Линда поджала губы и промолчала в ответ.
– Максим уже обрел свою семью. Я в этом полностью уверена. Не имея сам всего того, что создали Шветские в своей жизни и семье, их дом, модель семьи, пусть даже и созданная искусственно, была его сбывшейся мечтой, тем, чего он был лишен. С приходом этой семьи в его жизнь, он вроде как получил все, к чему стремился, почувствовал, наконец, принадлежность к чему-то.
– Да о чем ты,- начала Линда, но Кара перебила ее.

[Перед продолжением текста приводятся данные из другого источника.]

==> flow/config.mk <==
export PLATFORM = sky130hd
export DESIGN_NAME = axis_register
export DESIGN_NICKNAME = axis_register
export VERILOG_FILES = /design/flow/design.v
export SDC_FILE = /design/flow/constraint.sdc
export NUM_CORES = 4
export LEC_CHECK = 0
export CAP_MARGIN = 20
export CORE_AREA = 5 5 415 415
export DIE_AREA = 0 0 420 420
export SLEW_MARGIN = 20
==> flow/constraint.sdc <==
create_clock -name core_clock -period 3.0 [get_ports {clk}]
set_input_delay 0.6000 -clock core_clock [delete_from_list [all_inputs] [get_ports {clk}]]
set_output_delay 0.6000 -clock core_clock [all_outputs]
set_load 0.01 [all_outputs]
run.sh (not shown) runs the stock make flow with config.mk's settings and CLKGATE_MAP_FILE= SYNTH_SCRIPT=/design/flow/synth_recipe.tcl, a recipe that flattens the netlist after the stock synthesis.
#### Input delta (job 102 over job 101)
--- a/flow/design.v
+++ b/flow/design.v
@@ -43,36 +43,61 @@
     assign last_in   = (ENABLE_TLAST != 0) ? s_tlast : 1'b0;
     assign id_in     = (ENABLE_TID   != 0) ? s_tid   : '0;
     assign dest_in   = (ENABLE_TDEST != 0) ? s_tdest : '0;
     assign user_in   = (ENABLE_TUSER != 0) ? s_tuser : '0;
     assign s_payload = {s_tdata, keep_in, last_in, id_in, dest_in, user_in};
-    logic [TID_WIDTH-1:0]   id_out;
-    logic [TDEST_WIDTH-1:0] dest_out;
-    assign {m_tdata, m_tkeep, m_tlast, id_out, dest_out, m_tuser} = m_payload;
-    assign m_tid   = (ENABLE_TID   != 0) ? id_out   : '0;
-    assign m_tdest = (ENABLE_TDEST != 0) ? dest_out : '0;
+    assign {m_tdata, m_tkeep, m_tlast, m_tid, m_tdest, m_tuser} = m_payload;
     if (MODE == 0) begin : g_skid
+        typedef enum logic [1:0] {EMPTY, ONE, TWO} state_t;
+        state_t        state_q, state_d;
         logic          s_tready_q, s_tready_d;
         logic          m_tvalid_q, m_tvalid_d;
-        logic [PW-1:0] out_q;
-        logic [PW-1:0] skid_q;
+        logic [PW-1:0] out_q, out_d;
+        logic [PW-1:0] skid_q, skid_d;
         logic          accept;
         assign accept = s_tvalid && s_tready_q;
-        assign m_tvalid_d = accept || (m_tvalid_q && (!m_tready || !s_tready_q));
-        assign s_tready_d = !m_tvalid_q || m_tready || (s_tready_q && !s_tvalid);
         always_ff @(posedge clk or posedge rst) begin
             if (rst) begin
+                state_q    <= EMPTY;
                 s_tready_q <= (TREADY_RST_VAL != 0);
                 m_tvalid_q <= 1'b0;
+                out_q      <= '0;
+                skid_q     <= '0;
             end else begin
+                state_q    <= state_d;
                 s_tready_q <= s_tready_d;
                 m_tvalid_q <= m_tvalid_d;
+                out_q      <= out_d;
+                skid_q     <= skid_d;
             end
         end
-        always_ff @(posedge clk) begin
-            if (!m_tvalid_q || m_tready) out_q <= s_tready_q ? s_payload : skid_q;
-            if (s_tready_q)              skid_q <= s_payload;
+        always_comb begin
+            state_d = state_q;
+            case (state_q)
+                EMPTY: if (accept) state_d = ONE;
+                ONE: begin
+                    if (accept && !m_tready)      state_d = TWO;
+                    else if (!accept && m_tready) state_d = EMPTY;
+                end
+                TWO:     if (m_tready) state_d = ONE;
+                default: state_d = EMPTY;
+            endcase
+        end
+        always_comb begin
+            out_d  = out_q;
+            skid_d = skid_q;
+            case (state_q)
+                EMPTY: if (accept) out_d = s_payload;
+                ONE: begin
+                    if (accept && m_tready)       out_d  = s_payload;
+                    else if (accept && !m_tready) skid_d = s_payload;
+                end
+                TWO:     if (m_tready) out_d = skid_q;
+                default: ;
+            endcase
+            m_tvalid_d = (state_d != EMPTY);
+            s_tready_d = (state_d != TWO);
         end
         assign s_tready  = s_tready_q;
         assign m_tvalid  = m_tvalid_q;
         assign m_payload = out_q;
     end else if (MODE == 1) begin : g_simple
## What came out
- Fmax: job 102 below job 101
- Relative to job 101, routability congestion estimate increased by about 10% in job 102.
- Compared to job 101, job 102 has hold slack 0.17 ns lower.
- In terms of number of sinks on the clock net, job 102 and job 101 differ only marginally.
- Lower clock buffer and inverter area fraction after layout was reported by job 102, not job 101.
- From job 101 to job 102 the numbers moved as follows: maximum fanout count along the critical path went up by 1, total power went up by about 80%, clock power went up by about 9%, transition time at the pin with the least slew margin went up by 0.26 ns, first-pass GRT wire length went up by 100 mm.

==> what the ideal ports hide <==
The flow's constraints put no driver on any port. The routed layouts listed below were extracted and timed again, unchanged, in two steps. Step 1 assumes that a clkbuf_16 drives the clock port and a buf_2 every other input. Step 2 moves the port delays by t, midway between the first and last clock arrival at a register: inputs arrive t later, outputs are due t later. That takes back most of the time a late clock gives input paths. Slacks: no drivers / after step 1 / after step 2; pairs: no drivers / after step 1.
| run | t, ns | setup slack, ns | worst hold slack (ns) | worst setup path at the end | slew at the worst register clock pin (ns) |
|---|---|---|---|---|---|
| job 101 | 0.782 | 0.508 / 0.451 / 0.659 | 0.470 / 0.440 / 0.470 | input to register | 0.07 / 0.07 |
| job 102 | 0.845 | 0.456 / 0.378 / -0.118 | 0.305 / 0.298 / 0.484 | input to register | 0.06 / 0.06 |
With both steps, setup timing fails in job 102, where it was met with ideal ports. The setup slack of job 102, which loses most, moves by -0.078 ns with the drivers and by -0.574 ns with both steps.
Source: an optimization exercise on an open RTL-to-GDS flow (aim: small area and a short achievable clock period). Production flows keep margins and buffers that such runs may drop. The RTL was checked by simulation tests, not by an equivalence proof against the original design.

==> inputs of sierra <==
==> flow/design.v <==
package wifire_pkg;
  localparam logic [8:0] WF_W_LEN     = 9'd0;
  localparam logic [8:0] WF_W_FCTRL   = 9'd1;
  localparam logic [8:0] WF_W_SEQNO   = 9'd2;
  localparam logic [8:0] WF_W_DST_PAN = 9'd3;
  localparam logic [8:0] WF_W_DST_HI  = 9'd4;
  localparam logic [8:0] WF_W_DST_LO  = 9'd5;
  localparam logic [8:0] WF_W_SRC_PAN = 9'd6;
  localparam logic [8:0] WF_W_SRC_HI  = 9'd7;
  localparam logic [8:0] WF_W_SRC_LO  = 9'd8;
  localparam logic [8:0] WF_W_SFD_HI  = 9'd9;
  localparam logic [8:0] WF_W_SFD_LO  = 9'd10;
  localparam logic [8:0] WF_W_NBYTES  = 9'd11;
  localparam logic [8:0] WF_W_TIME_HI = 9'd12;
  localparam logic [8:0] WF_W_TIME_LO = 9'd13;
  localparam logic [8:0] WF_W_STATUS  = 9'd14;
  localparam int WF_S_CTRL    = 0;
  localparam int WF_S_POP     = 1;
  localparam int WF_S_OVF_CLR = 2;
  localparam int WF_S_TIME_HI = 3;
  localparam int WF_S_TIME_LO = 4;
  typedef logic [1:0] wf_state_t;
  localparam wf_state_t ST_IDLE     = 2'd0;
  localparam wf_state_t ST_WAIT_HDR = 2'd1;
  localparam wf_state_t ST_CAPTURE  = 2'd2;
  localparam wf_state_t ST_DROP     = 2'd3;
  typedef struct packed {
    logic [6:0]  len;
    logic [15:0] frame_ctrl;
    logic [7:0]  seqno;
    logic [15:0] dst_pan;
    logic [63:0] dst_addr;
    logic [15:0] src_pan;
    logic [63:0] src_addr;
    logic [63:0] sfd_tics;
    logic [15:0] nbytes;
    logic        trunc;
  } wf_hdr_t;
  localparam int WF_HDR_W = 7 + 16 + 8 + 16 + 64 + 16 + 64 + 64 + 16 + 1;
endpackage
module wifire_msdu_ram #(
  parameter int NSLOTS     = 4,
  parameter int MSDU_DEPTH = 128,
  parameter int TW         = $clog2(NSLOTS * MSDU_DEPTH)
) (
  input  logic                    dsp_clk,
  input  logic                    we_i,
  input  logic [TW-1:0]           waddr_i,
  input  logic [7:0]              wdata_i,
  input  logic [NSLOTS-1:0]       ssel_i,
  input  logic                    rd_i,
  input  logic [$clog2(MSDU_DEPTH/4)-1:0] raddr_i,
  output logic [31:0]             rdata_o
);
  localparam int ROWS = NSLOTS * MSDU_DEPTH / 4;
  localparam int WPS  = MSDU_DEPTH / 4;
  localparam int WW   = $clog2(WPS);
  logic               we_q;
  logic [TW-1:0]      wa_q;
  logic [7:0]         wd_q;
  logic [ROWS*32-1:0] mem_q;
  logic [WPS*32-1:0]  slot_w;
  logic [31:0]        word;
  logic               fwd_a;      
  always_ff @(posedge dsp_clk) begin
    we_q <= we_i;
    wa_q <= waddr_i;
    wd_q <= wdata_i;
  end
  for (genvar r = 0; r < ROWS; r++) begin : g_row
    for (genvar b = 0; b < 4; b++) begin : g_lane
      always_ff @(posedge dsp_clk) begin
        if (we_q && wa_q == TW'(r * 4 + b)) mem_q[32*r + 8*b +: 8] <= wd_q;
      end
    end
  end
  always_comb begin
    slot_w = '0;
    for (int s = 0; s < NSLOTS; s++)
      slot_w = slot_w | ({(WPS*32){ssel_i[s]}} & mem_q[WPS*32*s +: WPS*32]);
    word   = slot_w[32*raddr_i +: 32];
    fwd_a  = we_q && ssel_i[wa_q[TW-1:WW+2]] && wa_q[WW+1:2] == raddr_i;
    for (int b = 0; b < 4; b++)
      rdata_o[8*b +: 8] = !rd_i ? 8'd0 : (fwd_a && wa_q[1:0] == 2'(b)) ? wd_q : word[8*b +: 8];
  end
endmodule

– Ты не станешь Максу ни мамой, ни тетей, никем. Ты не его идеал. И мать его не была его идеалом. Он считал ее слабой. Той, которая не могла удержать ни его отца, ни быть крепкой при жизненных ветрах. Размазня. Пусть и святая, но размазня. Ему нужно ее понять и простить. Иначе тяжело ему придётся. И вообще, я больше чем уверена, что он втайне мечтал, что Светлана когда-то полюбит его как своего собственного сына.
– Светлана?
– голос Линды пискнул от такой неожиданности.- Да ты в своем уме, Кара? Что ты вообще такое говоришь?
– То, что слышала. И именно потому и было ему еще больней. Он не мог никак смириться с самим собой, разрываясь между ненавистью ко всей ситуации, созданной этой женщиной, и его недавними мечтами и планами о том, что наступит когда-то момент, когда Светлана поменяет к нему отношение. Он ждал, что она подарит ему ту же доброту и нежность, которой она так щедро одаривала свою дочь и мужа всю свою жизнь. Ведь он был лишен этого тепла всегда. У него никогда особо и не было друзей. Родственники не ценили его и абсолютно не пытались познать его внутренний мир. Время он проводил вдали от матери, к бабушке и дедушке он и то был более благосклонен. Так и существовал он абсолютным одиночкой, даже опасаясь сближаться со своим полом. Его педагогом была просто жизнь. Дом, в котором он рос, был к нему очень жесток. Родным он для себя отметил лишь дом Шветских. В нем Сергей принял его как своего сына.